Function Context: Every function call gets its own mini-stage stacked on top.

The Call Stack: Imagine stacking plates. Each function call is a plate. When it's done, the plate is removed. Last in, first out. This is why infinite recursion breaks things, you run out of plates (stack overflow).

Here's the secret sauce: JavaScript runs in two phases.

  1. Memory Phase: JavaScript scans the code and says, "Okay, I see variables and functions. I'll set aside space for them."

  2. Execution Phase: Then it actually runs the code, line by line.

Hoisting

During the memory phase, JavaScript sets aside space. var variables: Get hoisted and initialized with undefined.

console.log(name) // undefined, not an error
var name = 'Alex'

let/const: Get hoisted but not initialized. That's why you get a reference error instead of undefined. Temporal deadzone in action.

Function declarations: Get fully hoisted. You can call them before they're defined.

sayHi() // Error!
let sayHi = function() { console.log('hi') }

Function expressions: Don't get hoisted (they're just variables).

SCOPE

Scope is about who can see what. JavaScript has three types:

Global: The outside world. Anything out here is visible everywhere

Function: Variables inside a function are only visible there.

Block: Anything inside {} when using let/const.

Lexical Scoping: Fancy term meaning "where you write it matters." Inner functions can see outer variables, but not vice versa.

Closures - The Magic Trick

Here's where JavaScript becomes interesting. A closure is when a function remembers and accesses variables from outside its own scope, even after that outer function has finished.

function createCounter() {
  let count = 0 

  return function() {
    count++ 
    return count
  }
}

const counter = createCounter()
console.log(counter()) // 1
console.log(counter()) // 2

Real uses: Private variables (like above), event handlers that need to remember stuff, callbacks.
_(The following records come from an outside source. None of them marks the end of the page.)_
--- src/shared/rtcts_pkg.sv ---
// constants and types shared by the rtc timer and serial slave
package rtcts_pkg;
  // register word addresses
  localparam logic [3:0] ADDR_CS1 = 4'h0;
  localparam logic [3:0] ADDR_CS2 = 4'h1;
  localparam logic [3:0] ADDR_SEC = 4'h2;
  localparam logic [3:0] ADDR_TCTL = 4'he;
  localparam logic [3:0] ADDR_TCNT = 4'hf;
  // field positions
  localparam int BIT_TEST = 7;
  localparam int BIT_STOP = 5;
  localparam int BIT_PERMIT = 3;
  localparam int BIT_TFLAG = 2;
  localparam int BIT_TE = 7;
  // implemented bits and reset values
  localparam logic [7:0] CS1_MASK = 8'ha8;
  localparam logic [7:0] CS1_RST = 8'h08;
  localparam logic [7:0] TCTL_MASK = 8'h83;
  localparam logic [7:0] TCTL_RST = 8'h03;
  // timer source select codes
  localparam logic [1:0] SRC_4096 = 2'h0;
  localparam logic [1:0] SRC_64 = 2'h1;
  localparam logic [1:0] SRC_1 = 2'h2;
  localparam logic [1:0] SRC_MIN = 2'h3;
  // tick rates and counts
  localparam int TICK_HZ = 4096;
  localparam logic [5:0] C64_LAST = 6'h3f;
  localparam logic [5:0] SEC_LAST = 6'h3b;
  localparam logic [2:0] OVR_EDGES = 3'h4;
  // serial slave states
  typedef enum {ST_IDLE, ST_RX, ST_RXACK, ST_TX, ST_TXACK} rtcts_st_t;
  typedef enum {PH_ADDR, PH_WORD, PH_DATA} rtcts_ph_t;
endpackage : rtcts_pkg

--- src/shared/rtcts_reg_if.sv ---
// register access path between the serial slave and the register file
`timescale 1ns/1ps
interface rtcts_reg_if;
  logic [3:0] addr;
  logic [7:0] wdata;
  logic wr;
  logic [7:0] rdata;
  modport bus (output addr, output wdata, output wr, input rdata);
  modport regs (input addr, input wdata, input wr, output rdata);
endinterface : rtcts_reg_if

--- src/rtl/rtcts_prescaler.sv ---
// six-stage prescaler turning the 64 Hz tick into seconds
`timescale 1ns/1ps
module rtcts_prescaler
  import rtcts_pkg::*;
#(
  parameter int W = 6
) (
  // clock and reset
  input wire logic clock,
  input wire logic rst,
  // control
  input wire logic halt,
  input wire logic tick,
  // seconds pulse
  output logic sec_tick
);
  logic [W-1:0] cnt_r, cnt_nxt;
  logic sec_r, sec_nxt;
  localparam logic [W-1:0] HALF_M1 = W'((1 << (W - 1)) - 1);

  // count ticks, cleared while halted
  always_comb begin
    cnt_nxt = cnt_r;
    sec_nxt = 1'b0;
    if (halt) begin
      cnt_nxt = '0; // [RQ10]
    end else if (tick) begin
      cnt_nxt = cnt_r + 1'b1; // [RQ9]
      sec_nxt = (cnt_r == HALF_M1); // [RQ11]
    end
  end

  always_ff @(posedge clock) begin
    if (rst) begin
      cnt_r <= '0;
      sec_r <= 1'b0;
    end else begin
      cnt_r <= cnt_nxt;
      sec_r <= sec_nxt;
    end
  end

  assign sec_tick = sec_r;
endmodule : rtcts_prescaler

--- src/rtl/rtcts_i2c_slave.sv ---
// two-wire serial bus slave with auto-incrementing word pointer
`timescale 1ns/1ps
module rtcts_i2c_slave
  import rtcts_pkg::*;
#(
  parameter logic [6:0] SLV_ADDR = 7'h2a
) (
  // clock and reset
  input wire logic clock,
  input wire logic rst,
  // synchronised bus lines
  input wire logic scl,
  input wire logic sda,
  // data line enable, low pulls the line low
  output logic sda_oe_n,
  // register access
  rtcts_reg_if.bus rb
);
  rtcts_st_t st_r, st_nxt;
  rtcts_ph_t ph_r, ph_nxt;
  logic [7:0] sh_r, sh_nxt;
  logic [3:0] bits_r, bits_nxt, ptr_r, ptr_nxt;
  logic rw_r, rw_nxt, oe_n_r, oe_n_nxt, scl_d_r, sda_d_r;
  logic rise, fall, start, stop, byte_done;

  // line events; data moving while clock high is a control condition
  assign rise = scl & ~scl_d_r;
  assign fall = ~scl & scl_d_r;
  assign start = scl & scl_d_r & sda_d_r & ~sda; // [RQ15] [RQ16]
  assign stop = scl & scl_d_r & ~sda_d_r & sda; // [RQ15]
  assign byte_done = (st_r == ST_RX) && fall && (bits_r == 4'h8); // [RQ17]
  assign rb.wr = byte_done && (ph_r == PH_DATA);
  assign rb.addr = ptr_r;
  assign rb.wdata = sh_r;

  // byte, acknowledge and pointer sequencing
  always_comb begin
    st_nxt = st_r;
    ph_nxt = ph_r;
    sh_nxt = sh_r;
    bits_nxt = bits_r;
    ptr_nxt = ptr_r;
    rw_nxt = rw_r;
    oe_n_nxt = oe_n_r;
    if (start) begin
      st_nxt = ST_RX;
      ph_nxt = PH_ADDR;
      bits_nxt = 4'h0;
      oe_n_nxt = 1'b1;
    end else if (stop) begin
      st_nxt = ST_IDLE;
      oe_n_nxt = 1'b1;
    end else begin
      case (st_r)
        ST_RX: begin
          if (rise) begin
            sh_nxt = {sh_r[6:0], sda};
            bits_nxt = bits_r + 4'h1;
          end else if (byte_done) begin
            bits_nxt = 4'h0;
            if (ph_r == PH_ADDR && sh_r[7:1] != SLV_ADDR) begin
              st_nxt = ST_IDLE;
            end else begin
              oe_n_nxt = 1'b0; // [RQ18]
              st_nxt = ST_RXACK;
              if (ph_r == PH_ADDR) rw_nxt = sh_r[0];
              if (ph_r == PH_WORD) ptr_nxt = sh_r[3:0]; // [RQ21]
              if (ph_r == PH_DATA) ptr_nxt = ptr_r + 4'h1; // [RQ22]
            end
          end
        end
        ST_RXACK: begin
          if (fall) begin
            if (ph_r == PH_ADDR && rw_r) begin
              sh_nxt = rb.rdata;
              oe_n_nxt = rb.rdata[7];
              st_nxt = ST_TX;
            end else begin
              oe_n_nxt = 1'b1;
              st_nxt = ST_RX;
              ph_nxt = (ph_r == PH_ADDR) ? PH_WORD : PH_DATA;
            end
          end
        end
        ST_TX: begin
          if (fall) begin
            if (bits_r == 4'h7) begin
              oe_n_nxt = 1'b1;
              bits_nxt = 4'h0;
              ptr_nxt = ptr_r + 4'h1; // [RQ22]
              st_nxt = ST_TXACK;
            end else begin
              sh_nxt = {sh_r[6:0], 1'b0};
              oe_n_nxt = sh_r[6];
              bits_nxt = bits_r + 4'h1;
            end
          end
        end
        ST_TXACK: begin
          if (rise && sda) begin
            st_nxt = ST_IDLE; // [RQ19]
          end else if (fall) begin
            sh_nxt = rb.rdata;
            oe_n_nxt = rb.rdata[7];
            st_nxt = ST_TX;
          end
        end
        default: st_nxt = ST_IDLE;
      endcase
    end
  end

  always_ff @(posedge clock) begin
    if (rst) begin
      st_r <= ST_IDLE;
      ph_r <= PH_ADDR;
      sh_r <= 8'h00;
      bits_r <= 4'h0;
      ptr_r <= 4'h0;
      rw_r <= 1'b0;
      oe_n_r <= 1'b1;
      scl_d_r <= 1'b1;
      sda_d_r <= 1'b1;
    end else begin
      st_r <= st_nxt;
      ph_r <= ph_nxt;
      sh_r <= sh_nxt;
      bits_r <= bits_nxt;
      ptr_r <= ptr_nxt;
      rw_r <= rw_nxt;
      oe_n_r <= oe_n_nxt;
      scl_d_r <= scl;
      sda_d_r <= sda;
    end
  end

  assign sda_oe_n = oe_n_r; // [RQ20]
endmodule : rtcts_i2c_slave

--- src/rtl/rtcts_top.sv ---
// rtc countdown timer, external clock test mode and serial slave
`timescale 1ns/1ps
// Overview of operation
// [RQ1] eight-bit timer decrements once per source tick
// [RQ2] timer counts only while run-enable bit set
// [RQ3] source select picks 4096, 64, 1, 1/60 Hz
// [RQ4] software parks select at slowest when idle
// [RQ5] countdown register holds loaded count n
// [RQ6] master clocks bus at twice timer source
// [RQ7] test select turns clock pin into input
// [RQ8] test mode: pin edges replace 64 Hz tick
// [RQ9] six-stage prescaler makes seconds from 64 Hz
// [RQ10] halt bit holds prescaler at zero
// [RQ11] first second after 32 edges, then 64
// [RQ12] prescaler state undefined on test entry
// [RQ13] toggle sequence ends power-on reset at once
// [RQ14] permit bit zero ends and blocks override
// [RQ15] start and stop are data edges, clock high
// [RQ16] data changes only while clock is low
// [RQ17] each byte followed by one acknowledge slot
// [RQ18] slave receiver acknowledges every received byte
// [RQ19] master nacks last byte, slave releases line
// [RQ20] slave only; clock input, data open drain
// [RQ21] only low four word address bits used
// [RQ22] word address increments after each data byte
// [RQ23] expiry sets flag, reloads count, continues
module rtcts_top
  import rtcts_pkg::*;
#(
  parameter int CLK_HZ = 100_000_000,
  parameter int DIV4096 = CLK_HZ / TICK_HZ,
  parameter int POR_CYCLES = 1000,
  parameter logic [6:0] SLV_ADDR = 7'h2a
) (
  // clock and reset
  input wire logic clock,
  input wire logic rst,
  // serial bus pins
  input wire logic scl,
  input wire logic sda_line,
  output logic sda_drive,
  output logic sda_oe_n,
  // clock output pin
  input wire logic clock_output_pin,
  output logic clock_output_pin_drive,
  output logic clock_output_pin_oe_n,
  // status
  output logic timer_flag
);
  localparam int DW = $clog2(DIV4096);
  localparam int PW = $clog2(POR_CYCLES + 1);

  //--------------------------------------------------
  // pin synchronisers
  //--------------------------------------------------
  logic [2:0] meta_r, sync_r, prev_r;
  logic scl_s, sda_s, pin_rise, sda_edge;

  // two flops on {clock pin, data, clock}, then one history stage
  always_ff @(posedge clock) begin
    if (rst) begin
      meta_r <= 3'h7;
      sync_r <= 3'h7;
      prev_r <= 3'h7;
    end else begin
      meta_r <= {clock_output_pin, sda_line, scl};
      sync_r <= meta_r;
      prev_r <= sync_r;
    end
  end

  assign scl_s = sync_r[0];
  assign sda_s = sync_r[1];
  assign sda_edge = sync_r[1] ^ prev_r[1];
  assign pin_rise = sync_r[2] & ~prev_r[2];

  //--------------------------------------------------
  // power-on reset and override
  //--------------------------------------------------
  logic por_r, por_nxt, ovr_r, ovr_nxt, ovr_go, core_rst;
  logic [PW-1:0] por_cnt_r, por_cnt_nxt;
  logic [2:0] tog_r, tog_nxt;
  logic [7:0] cs1_r, cs1_nxt;
  rtcts_reg_if rb ();

  // data toggles while clock low are counted while power-on reset lasts; the fourth ends reset only if override is permitted
  assign ovr_go = por_r && cs1_r[BIT_PERMIT] && sda_edge && !scl_s && tog_r == OVR_EDGES - 3'h1;

  always_comb begin
    por_nxt = por_r;
    ovr_nxt = ovr_r;
    por_cnt_nxt = por_cnt_r;
    tog_nxt = tog_r;
    if (por_r) begin
      if (sda_edge && !scl_s) tog_nxt = tog_r + 3'h1;
      if (ovr_go) begin
        por_nxt = 1'b0; // [RQ13]
        ovr_nxt = 1'b1;
      end else if (por_cnt_r == PW'(POR_CYCLES - 1)) begin
        por_nxt = 1'b0;
      end else begin
        por_cnt_nxt = por_cnt_r + 1'b1;
      end
    end
    if (rb.wr && rb.addr == ADDR_CS1 && !rb.wdata[BIT_PERMIT]) ovr_nxt = 1'b0; // [RQ14]
  end

  always_ff @(posedge clock) begin
    if (rst) begin
      por_r <= 1'b1;
      ovr_r <= 1'b0;
      por_cnt_r <= '0;
      tog_r <= 3'h0;
    end else begin
      por_r <= por_nxt;
      ovr_r <= ovr_nxt;
      por_cnt_r <= por_cnt_nxt;
      tog_r <= tog_nxt;
    end
  end

  // bus held off until power-on reset ends
  assign core_rst = rst | por_r;

  //--------------------------------------------------
  // serial slave
  //--------------------------------------------------
  rtcts_i2c_slave #(
    .SLV_ADDR(SLV_ADDR)
  ) u_slave (
    .clock(clock),
    .rst(core_rst),
    .scl(scl_s),
    .sda(sda_s),
    .sda_oe_n(sda_oe_n),
    .rb(rb.bus)
  );

  //--------------------------------------------------
  // tick generation
  //--------------------------------------------------
  logic [DW-1:0] div_r, div_nxt;
  logic [5:0] c64_r, c64_nxt;
  logic t4096, t64_int, t64, sec_tick, min_tick, test_on;

  assign test_on = cs1_r[BIT_TEST];
  assign t4096 = (div_r == DW'(DIV4096 - 1));
  assign t64_int = t4096 && (c64_r == C64_LAST);
  // test mode takes pin edges in place of the internal 64 Hz tick
  assign t64 = test_on ? pin_rise : t64_int; // [RQ8] [RQ12]

  always_comb begin
    div_nxt = t4096 ? '0 : div_r + 1'b1;
    c64_nxt = t4096 ? c64_r + 6'h1 : c64_r;
  end

  always_ff @(posedge clock) begin
    if (rst) begin
      div_r <= '0;
      c64_r <= 6'h00;
    end else begin
      div_r <= div_nxt;
      c64_r <= c64_nxt;
    end
  end

  rtcts_prescaler u_pre (
    .clock(clock),
    .rst(core_rst),
    .halt(cs1_r[BIT_STOP]),
    .tick(t64),
    .sec_tick(sec_tick)
  );

  //--------------------------------------------------
  // register file and countdown timer
  //--------------------------------------------------
  logic [7:0] tctl_r, tctl_nxt, tload_r, tload_nxt, tcnt_r, tcnt_nxt;
  logic [5:0] sec_r, sec_nxt;
  logic flag_r, flag_nxt, flag_set, flag_clr, tmr_tick, tcnt_wr, te;

  assign te = tctl_r[BIT_TE];
  assign tcnt_wr = rb.wr && rb.addr == ADDR_TCNT;
  assign min_tick = sec_tick && sec_r == SEC_LAST;

  // source select
  always_comb begin
    case (tctl_r[1:0])
      SRC_4096: tmr_tick = t4096; // [RQ3]
      SRC_64: tmr_tick = t64;
      SRC_1: tmr_tick = sec_tick;
      SRC_MIN: tmr_tick = min_tick;
      default: tmr_tick = 1'b0;
    endcase
  end

  // register writes, seconds count and timer countdown
  always_comb begin
    cs1_nxt = cs1_r;
    tctl_nxt = tctl_r;
    tload_nxt = tload_r;
    tcnt_nxt = tcnt_r;
    sec_nxt = sec_r;
    flag_set = 1'b0;
    flag_clr = 1'b0;
    if (sec_tick) sec_nxt = (sec_r == SEC_LAST) ? 6'h00 : sec_r + 6'h1;
    if (tmr_tick && te && !tcnt_wr) begin // [RQ2]
      if (tcnt_r <= 8'h01) begin
        tcnt_nxt = tload_r; // [RQ23]
        flag_set = 1'b1;
      end else begin
        tcnt_nxt = tcnt_r - 8'h01; // [RQ1]
      end
    end
    if (rb.wr) begin
      case (rb.addr)
        ADDR_CS1: cs1_nxt = rb.wdata & CS1_MASK; // [RQ7] [RQ10]
        ADDR_CS2: flag_clr = !rb.wdata[BIT_TFLAG];
        ADDR_SEC: sec_nxt = rb.wdata[5:0];
        ADDR_TCTL: tctl_nxt = rb.wdata & TCTL_MASK;
        ADDR_TCNT: begin
          tload_nxt = rb.wdata; // [RQ5]
          tcnt_nxt = rb.wdata;
        end
        default: ;
      endcase
    end
    // a fresh expiry wins over a clear in the same cycle
    flag_nxt = flag_set | (flag_r & ~flag_clr);
  end

  always_ff @(posedge clock) begin
    if (core_rst) begin
      cs1_r <= CS1_RST;
      tctl_r <= TCTL_RST;
      tload_r <= 8'h00;
      tcnt_r <= 8'h00;
      sec_r <= 6'h00;
      flag_r <= 1'b0;
    end else begin
      cs1_r <= cs1_nxt;
      tctl_r <= tctl_nxt;
      tload_r <= tload_nxt;
      tcnt_r <= tcnt_nxt;
      sec_r <= sec_nxt;
      flag_r <= flag_nxt;
    end
  end

  // read mux, live countdown value on its own address
  always_comb begin
    case (rb.addr)
      ADDR_CS1: rb.rdata = cs1_r;
      ADDR_CS2: rb.rdata = {5'h00, flag_r, 2'h0};
      ADDR_SEC: rb.rdata = {2'h0, sec_r};
      ADDR_TCTL: rb.rdata = tctl_r;
      ADDR_TCNT: rb.rdata = tcnt_r;
      default: rb.rdata = 8'h00;
    endcase
  end

  //--------------------------------------------------
  // output flops
  //--------------------------------------------------
  logic pin_out_r, pin_out_nxt, pin_oe_n_r, pin_oe_n_nxt, flag_out_r;

  // clock pin drives a square wave unless test mode makes it an input
  always_comb begin
    pin_out_nxt = t64_int ? ~pin_out_r : pin_out_r;
    pin_oe_n_nxt = test_on; // [RQ7]
  end

  always_ff @(posedge clock) begin
    if (rst) begin
      pin_out_r <= 1'b0;
      pin_oe_n_r <= 1'b1;
      flag_out_r <= 1'b0;
    end else begin
      pin_out_r <= pin_out_nxt;
      pin_oe_n_r <= pin_oe_n_nxt;
      flag_out_r <= flag_nxt;
    end
  end

  assign sda_drive = 1'b0; // open drain, only the enable moves
  assign clock_output_pin_drive = pin_out_r;
  assign clock_output_pin_oe_n = pin_oe_n_r;
  assign timer_flag = flag_out_r;
endmodule : rtcts_top

--- config.mk ---
export PLATFORM = sky130hd
export DESIGN_NAME = rtcts_top
export DESIGN_NICKNAME = d
export VERILOG_FILES = /design/src/shared/rtcts_pkg.sv /design/src/shared/rtcts_reg_if.sv /design/src/rtl/rtcts_prescaler.sv /design/src/rtl/rtcts_i2c_slave.sv /design/src/rtl/rtcts_top.sv
export SDC_FILE = /design/constraint.sdc
export NUM_CORES = 1
export LEC_CHECK = 0
export BUFFER_PORTS_ARGS = -buffer_cell sky130_fd_sc_hd__clkbuf_2
export CAP_MARGIN = 30
export CORE_MARGIN = 1.5
export CORE_UTILIZATION = 60
export CTS_CLUSTER_DIAMETER = 80
export DETAILED_ROUTE_END_ITERATION = 8
export GPL_ROUTABILITY_DRIVEN = 0
export HOLD_SLACK_MARGIN = 0.05
export PLACE_DENSITY_LB_ADDON = 0.1
export SLEW_MARGIN = 25
export SYNTH_ARGS = -nofsm -noshare
export SYNTH_HDL_FRONTEND = slang
export SYNTH_SLANG_ARGS = --single-unit
--- constraint.sdc ---
create_clock -name clock -period 2.8 [get_ports clock]
set_input_delay 0.14 -clock clock [delete_from_list [all_inputs] [get_ports clock]]
set_output_delay 0.14 -clock clock [all_outputs]
set_load 0.02 [all_outputs]
==> results of run 1 <==
-- final cells by class --
cell class | instances | area (um^2)
Clock inverter | 6 | 67.6
Multi-Input combinational cell | 482 | 3000
Inverter | 12 | 45.0
Fill cell | 769 | 3030
Tap cell | 108 | 135
Clock buffer | 10 | 128
Sequential cell | 107 | 2140
Timing Repair Buffer | 19 | 130
-- placed cells by master, fill, tap and decap left out, types with 3 or more instances in the layout --
master / synthesis / routed
sky130_fd_sc_hd__and2_1: 3 / 3
sky130_fd_sc_hd__nand2_1: 62 / 62
sky130_fd_sc_hd__and4_1: 4 / 4
sky130_fd_sc_hd__clkbuf_8: 0 / 9
sky130_fd_sc_hd__nand3b_1: 6 / 6
sky130_fd_sc_hd__dlygate4sd3_1: 0 / 3
sky130_fd_sc_hd__a21oi_1: 41 / 41
sky130_fd_sc_hd__inv_6: 0 / 3
sky130_fd_sc_hd__a211oi_1: 10 / 10
sky130_fd_sc_hd__xor2_1: 22 / 22
sky130_fd_sc_hd__clkbuf_2: 0 / 8
sky130_fd_sc_hd__nor2b_1: 5 / 5
sky130_fd_sc_hd__or2_2: 13 / 13
sky130_fd_sc_hd__buf_4: 2 / 7
sky130_fd_sc_hd__and3_1: 11 / 11
sky130_fd_sc_hd__a21o_1: 6 / 6
sky130_fd_sc_hd__nand2b_1: 6 / 6
sky130_fd_sc_hd__o31ai_1: 4 / 4
sky130_fd_sc_hd__nand3_1: 20 / 20
sky130_fd_sc_hd__or3_1: 8 / 8
sky130_fd_sc_hd__nor4b_1: 3 / 3
sky130_fd_sc_hd__a311o_1: 4 / 4
sky130_fd_sc_hd__nor4_1: 3 / 3
sky130_fd_sc_hd__nor3b_1: 3 / 3
sky130_fd_sc_hd__a22oi_1: 5 / 5
sky130_fd_sc_hd__o211ai_1: 4 / 4
sky130_fd_sc_hd__a31oi_1: 3 / 3
sky130_fd_sc_hd__xnor2_1: 18 / 18
sky130_fd_sc_hd__inv_1: 12 / 12
sky130_fd_sc_hd__dfxtp_1: 107 / 107
sky130_fd_sc_hd__mux2i_1: 23 / 23
sky130_fd_sc_hd__nor2_1: 91 / 91
sky130_fd_sc_hd__a32oi_1: 3 / 3
sky130_fd_sc_hd__ha_1: 16 / 16
sky130_fd_sc_hd__o21ai_0: 24 / 24
sky130_fd_sc_hd__nand4_1: 11 / 11
sky130_fd_sc_hd__nor3_1: 17 / 17
-- where the power goes --
| part | internal (mW) | switching (mW) | total [mW] | leakage, nW |
|---|---|---|---|---|
| sequential | 1.53 | 0.0131 | 1.55 | 0.865 |
| combinational | 0.0228 | 0.0285 | 0.0513 | 1.06 |
| clock | 0.351 | 0.580 | 0.931 | 0.0974 |
-- sequential cells by signal, summed over array words and instances, names as in the netlist, 4 cells and up --
name,cells
c64_r,6
tload_r,8
div_r,15
por_cnt_r,10
u_pre.cnt_r,6
tcnt_r,8
sec_r,6
u_slave.rb.wdata,8
u_slave.rb.addr,4
u_slave.bits_r,4
-- per-layer routing --
metal	up-vias	track usage [%]	share of wire (%)	wire (um)
met5	-	0	0	0
met4	0	8.13	1.8	201
met2	88	39.7	47	5240
li1	2225	-	-	-
met3	17	4.10	3.9	430
met1	2039	33.3	47	5290
-- worst max-delay path, delay by kind of cell, from the launching register on --
family	cells	cell delay, ns
AOI/OAI and AO/OA	1	0.07
DFF	1	0.62
and+or+nand+nor	4	1.40
-- repair_timing --
item	in CTS	in global routing
resized for setup	0	0
hold buffers	3	0
endpoints found under the hold margin	3	0
-- cells by family (layout without fill, tap and decap cells) --
group / after synthesis / in the layout / share of synthesized area, %
AND/OR/NAND/NOR: 277 / 277 / 25.8
AO/OA/AOI/OAI: 125 / 125 / 15.5
multiplexers: 23 / 23 / 4.30
adder cells (fa/ha/maj): 16 / 16 / 3.74
buffers and inverters: 51 / 47 / 3.97
other: 1 / 1 / 0.0700
flip-flops: 107 / 107 / 40.0
XOR/XNOR: 40 / 40 / 6.54
-- worst max-delay path by stage --
stage                               start  cells after the start            to
after floorplan                  div_r[1]                      9     tcnt_r[2]
after global placement           div_r[0]                      7    timer_flag
after detailed placement  u_slave.st_r[0]                      6  u_slave.rw_r
after CTS                 u_slave.st_r[0]                      6     tcnt_r[0]
after global routing      u_slave.st_r[0]                      4      sec_r[3]
final                     u_slave.st_r[0]                      5      sec_r[1]
-- stage by stage --
stage	power (mW)	hold WS [ns]	utilization, %	instance area, um^2
4_1_cts	2.56	0.0670	65.0	5640
6_report	2.53	0.0733	65.1	5650
2_1_floorplan	1.62	0.244	-	5350
3_5_place_dp	1.63	0.330	62.4	5410
5_1_grt	2.62	0.0850	65.1	5650
3_3_place_gp	1.63	0.323	62.4	5410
The catch: Closures keep memory alive. If you're not careful, you can create memory leaks. But 99% of the time, it's fine.

Functions

Functions in JS are first class citizens. They can be assigned, passed around, returned just like any other value. cool right !

// Declaration - hoisted
function walk() {}

// Expression - just a value
const run = function() {}

Arrow functions: Shorter syntax, no this of their own (they inherit it), no arguments object. Great for callbacks, not great for methods that need this.

Parameters vs Arguments: Parameters are the recipe, arguments are the ingredients you actually use.

Default parameters: Life-changing. function greet(name = 'stranger') {}

Rest parameters: When you want "the rest of them." function sum(...numbers) {}

Higher-Order Functions

A higher-order function is either -

  1. A function that takes another function as input

  2. A function that returns a function

// Instead of this:
const doubled = []
for (let i = 0; i < numbers.length; i++) {
  doubled.push(numbers[i] * 2)
}

// You write this:
const doubled = numbers.map(n => n * 2)

map Transform each item in an array
filter Keep only what you want
reduce Boil it down to one value

I'm not saying you need to memorize all this. Hell, I still Google the weird parts sometimes, I did a lot of googling for this as well. But understanding these concepts is like having a map in a foreign city. You might still take wrong turns.